Ah, thanks, HyperSmurf.  Wasn't sure how to fix that, since I had just grabbed random paragraphs out of two Greyhawk-ish supplements I own to demonstrate that it is, in fact, possible to use the Select Text tool on the PDFs...

Weird, how the font messed up.  Guess next time, I'll have to filter it through Notepad or something...


----------



## Heretic Apostate (Feb 15, 2004)

BigFreekinGoblinoid said:
			
		

> Before we start, I have these 44 pages of text from the adventure I am going to run that I would like you to read!



From my understanding of that thread, I think he wants to include paragraphs from 44 pages of text, and rather than have a big bundle of photocopies, he wants to copy-and-paste into a document to hand out to the players.

So, for instance, to give the players more information about the Marklands, he'll hand out history, geography, politics, and so forth, so that the players aren't always asking, "So who's the mayor of this town?  And why is that guild so opposed to Greyhawk?"

Laudable goal, to give the players the same general knowledge (and to prevent whining for when they don't read it).  He just simply asked for a non-legal way of doing it.  He may have had the best of intentions, but that still doesn't make it right...


----------



## BigFreekinGoblinoid (Feb 15, 2004)

Yeah, I just got all fired up reading his posts though... I just remembered why I don't vist there on a regular basis...


----------



## Darkness (Feb 15, 2004)

Heretic Apostate said:
			
		

> Weird, how the font messed up. Guess next time, I'll have to filter it through Notepad or something...



Our version of vb board keeps the font of a cut-n-paste 
(Older versions didn't.) if that's what you did.


----------



## Hypersmurf (Feb 15, 2004)

Heretic Apostate said:
			
		

> Ah, thanks, HyperSmurf.  Wasn't sure how to fix that, since I had just grabbed random paragraphs out of two Greyhawk-ish supplements I own to demonstrate that it is, in fact, possible to use the Select Text tool on the PDFs...
> 
> Weird, how the font messed up.  Guess next time, I'll have to filter it through Notepad or something...




There's still a bunch of [LEFT]Text[/LEFT] tags around the paragraphs after the quotes, but they don't seem to be hurting anything.
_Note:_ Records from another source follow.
$ cat src/rtl/ccff_load_ctrl.sv
// ccff_load_ctrl: loads one tile's configuration chain by serialising bitstream words LSB-first onto ccff_head.
// Define CCFF_VERIFY_EN to add a recirculating readback pass that CRC-checks the chain contents.
module ccff_load_ctrl #(
    parameter int CHAIN_LEN = 256,
    parameter int WORD_W    = 8,
    parameter int CNT_W     = 16
) (
    input  logic              prog_clk,
    input  logic              reset,
    input  logic              start,
    input  logic [WORD_W-1:0] word_data,
    input  logic              word_valid,
    output logic              word_ready,
    output logic              ccff_head,
    input  logic              ccff_tail,
    output logic              shift_en,
    output logic              busy,
    output logic              done,
    output logic              err,
    output logic [CNT_W-1:0]  bit_count
);
    localparam int WB_W = $clog2(WORD_W + 1);
    localparam logic [CNT_W-1:0] LAST_BIT  = CNT_W'(CHAIN_LEN - 1);
    localparam logic [WB_W-1:0]  LAST_WBIT = WB_W'(WORD_W - 1);
`ifdef CCFF_VERIFY_EN
    typedef enum logic [2:0] {IDLE, LOAD, SHIFT, VERIFY, DONE} state_t;
`else
    typedef enum logic [2:0] {IDLE, LOAD, SHIFT, DONE} state_t;
`endif
    state_t            state_q;
    logic              word_ready_q, shift_en_q, head_q, busy_q, done_q;
    logic [CNT_W-1:0]  bit_count_q;
    logic [WB_W-1:0]   wbit_q;
    logic [WORD_W-1:0] shreg_q;
`ifdef CCFF_VERIFY_EN
    logic [7:0]        crc_load_q, crc_tail_q, crc_load_d, crc_tail_d;
    logic [CNT_W-1:0]  v_q;
    logic              err_q;
    function automatic logic [7:0] crc8(input logic [7:0] c, input logic b);
        return {c[6:0], 1'b0} ^ ((c[7] ^ b) ? 8'h07 : 8'h00);
    endfunction
    assign crc_load_d = crc8(crc_load_q, head_q);
    assign crc_tail_d = crc8(crc_tail_q, ccff_tail);
    // During readback the tail is fed straight back so the chain ends where it started.
    assign ccff_head  = (state_q == VERIFY) ? ccff_tail : head_q;
    assign err        = err_q;
`else
    logic unused_tail;
    assign unused_tail = ccff_tail;
    assign ccff_head   = head_q;
    assign err         = 1'b0;
`endif
    assign word_ready = word_ready_q;
    assign shift_en   = shift_en_q;
    assign busy       = busy_q;
    assign done       = done_q;
    assign bit_count  = bit_count_q;

    always_ff @(posedge prog_clk) begin
        if (!reset) begin
            state_q      <= IDLE;
            word_ready_q <= 1'b0;
            shift_en_q   <= 1'b0;
            head_q       <= 1'b0;
            busy_q       <= 1'b0;
            done_q       <= 1'b0;
            bit_count_q  <= '0;
            wbit_q       <= '0;
            shreg_q      <= '0;
`ifdef CCFF_VERIFY_EN
            crc_load_q   <= '0;
            crc_tail_q   <= '0;
            v_q          <= '0;
            err_q        <= 1'b0;
`endif
        end else begin
            done_q <= 1'b0;
            case (state_q)
                IDLE: if (start) begin
                    state_q      <= LOAD;
                    word_ready_q <= 1'b1;
                    busy_q       <= 1'b1;
                    bit_count_q  <= '0;
`ifdef CCFF_VERIFY_EN
                    crc_load_q   <= '0;
                    err_q        <= 1'b0;
`endif
                end
                LOAD: if (word_valid) begin
                    state_q      <= SHIFT;
                    word_ready_q <= 1'b0;
                    shift_en_q   <= 1'b1;
                    head_q       <= word_data[0];
                    shreg_q      <= word_data >> 1;
                    wbit_q       <= '0;
                end
                SHIFT: begin
                    bit_count_q <= bit_count_q + 1'b1;
                    wbit_q      <= wbit_q + 1'b1;
`ifdef CCFF_VERIFY_EN
                    crc_load_q  <= crc_load_d;
`endif
                    // Chain exhaustion wins: leftover bits of the final word are dropped.
                    if (bit_count_q == LAST_BIT) begin
                        head_q     <= 1'b0;
`ifdef CCFF_VERIFY_EN
                        state_q    <= VERIFY;
                        v_q        <= '0;
                        crc_tail_q <= '0;
`else
                        state_q    <= DONE;
                        shift_en_q <= 1'b0;
                        done_q     <= 1'b1;
`endif
                    end else if (wbit_q == LAST_WBIT) begin
                        state_q      <= LOAD;
                        shift_en_q   <= 1'b0;
                        word_ready_q <= 1'b1;
                        head_q       <= 1'b0;
                    end else begin
                        head_q  <= shreg_q[0];
                        shreg_q <= shreg_q >> 1;
                    end
                end
`ifdef CCFF_VERIFY_EN
                VERIFY: begin
                    crc_tail_q <= crc_tail_d;
                    v_q        <= v_q + 1'b1;
                    if (v_q == LAST_BIT) begin
                        state_q    <= DONE;
                        shift_en_q <= 1'b0;
                        done_q     <= 1'b1;
                        err_q      <= crc_load_q != crc_tail_d;
                    end
                end
`endif
                DONE: begin
                    state_q <= IDLE;
                    busy_q  <= 1'b0;
                end
                default: state_q <= IDLE;
            endcase
        end
    end
endmodule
Basically, all of the [FONT] and [SIZE] tags at the start of your pasted paragraphs were closed at the end of the message, instead of at the end of the quote.  I shifted them up.

-Hyp.


----------



## Michael Morris (Feb 15, 2004)

Darkness said:
			
		

> Our version of vb board keeps the font of a cut-n-paste
> (Older versions didn't.) if that's what you did.
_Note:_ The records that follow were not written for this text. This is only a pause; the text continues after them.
<file path="config.mk">
export PLATFORM = sky130hd
export DESIGN_NAME = accum_alu_undo
export DESIGN_NICKNAME = d
export VERILOG_FILES = /design/src/rtl/accum_alu_pkg.sv /design/src/rtl/accum_alu_undo_btn_debounce.sv /design/src/rtl/accum_alu_undo.sv
export SDC_FILE = /design/constraint.sdc
export NUM_CORES = 1
export LEC_CHECK = 0
export CORE_ASPECT_RATIO = 1.1
export CORE_UTILIZATION = 60
export DETAILED_ROUTE_END_ITERATION = 6
export PLACE_DENSITY = 0.85
export SYNTH_ARGS = -nofsm -noshare
export SYNTH_HDL_FRONTEND = slang
export SYNTH_SLANG_ARGS = --single-unit
export TNS_END_PERCENT = 30
</file>
<file path="constraint.sdc">
create_clock -name clock -period 4.3 [get_ports clock]
set_clock_uncertainty 0.15 [all_clocks]
set_input_delay 1.29 -clock clock [delete_from_list [all_inputs] [get_ports clock]]
set_output_delay 1.29 -clock clock [all_outputs]
set_load 0.05 [all_outputs]
</file>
I don't think the newer ones do either.

Release Candidate 3 is out.  Let's hope it's final so we can go to it and I can work on themes again.


----------



## kirinke (Feb 15, 2004)

huh. i don't have a problem converting pdf to word-perfect. just use select. (found that trick out when i was copying cheats from the IceWind Dale game  ) the pdf was kinda hard to use any other way. And no. I didn't distribute it to anyone else. But then, I don't think Icewind dale has a copyright on cheatcodes..... especially a full 10 page cheatcode list they produce themselves.


----------



## Darkness (Feb 15, 2004)

Michael Morris said:
			
		

> I don't think the newer ones do either.



It does for me at least. Font and size.


----------



## Michael Morris (Feb 15, 2004)

Darkness said:
			
		

> It does for me at least. Font and size.




?

I dunno.  We're running 3.0.0 beta.  The most current is 3.0.0 RC3.

I take it you've posted to boards running RC3?  If so, odd.  Very odd.


----------



## Heretic Apostate (Feb 15, 2004)

BigFreekinGoblinoid said:
			
		

> I think I'll register there with a username of "Moderator", and have a bit of fun with our friend!



You know WOTC is going to ban your heiny, right?


----------



## BigFreekinGoblinoid (Feb 15, 2004)

Heretic Apostate said:
			
		

> You know WOTC is going to ban your heiny, right?




Was that ME?


----------



## Darkness (Feb 15, 2004)

Michael Morris said:
			
		

> ?
> 
> I dunno. We're running 3.0.0 beta. The most current is 3.0.0 RC3.
> 
> I take it you've posted to boards running RC3? If so, odd. Very odd.



Nah, it was in EN World. Couple times. Dunno why. It surprised me and as such proved a little inconvenient, though.


----------



## Zappo (Feb 15, 2004)

BFG, you actually did it I see. 
 I *think* copying small amounts of text for the players is fair use, but of course I am probably wrong. Certainly I wouldn't consider it immoral... the problem is that the Select Tool does this job nicely already. So asking for the text means that either the guy is royally incompetent, or he doesn't actually own the PDF.

 And, in either case, he doesn't know much about education it seems.


----------



## Heretic Apostate (Feb 15, 2004)

In any case, I had already reported the thread to the WizO's, _before_ someone impersonated a moderator...

Dang, I hope I don't get banned myself.

Of course, they can track the IP address, so they should be able to prove it isn't me...


----------



## BigFreekinGoblinoid (Feb 16, 2004)

Vindication for HA! 

Quote from WizO_Jedi, moderator: 

"Heteric is correct. There is no legal place one can get the information you want in the format you require. On these forums that's the same as saying you can't get them at all."

Oh, and WHOMEVER it was that posted with a username of "moderator" has had their post deleted...

BUT - their account is still active: 

http://boards1.wizards.com/showthread.php?s=&postid=2583036#post2583036

I wouldn't be too worried about anyone tracking anybody down. 

Hey HA - why does it read "Kwalish" Apostate when you do your edits? Old Screen name?


----------



## Heretic Apostate (Feb 16, 2004)

Dang it!  They locked the thread!  Where am I supposed to do all my gloating?!?! 

BFG:  That's not an edit.  That's my sig.  It was co-opted by the Kwalish Brigade, about a year or two ago (note the date on the edit...).

Okay, not co-opted.  I just was so tickled pink that my name joined the Kwalish Brigade, I tossed it in my sig.

Plus, as some people found out the hard way, putting in things like "_Last edited by Morrus on 02-15-2004 at 04:18 PM._" only gets you in trouble...  (Mods don't take kindly to the suggestion that they're constantly editing people's posts...  )


----------



## Hypersmurf (Feb 16, 2004)

Heretic Apostate said:
			
		

> (Mods don't take kindly to the suggestion that they're constantly editing people's posts...  )



Hey!

-Hyp.

_Exactly.

- Darkness_


----------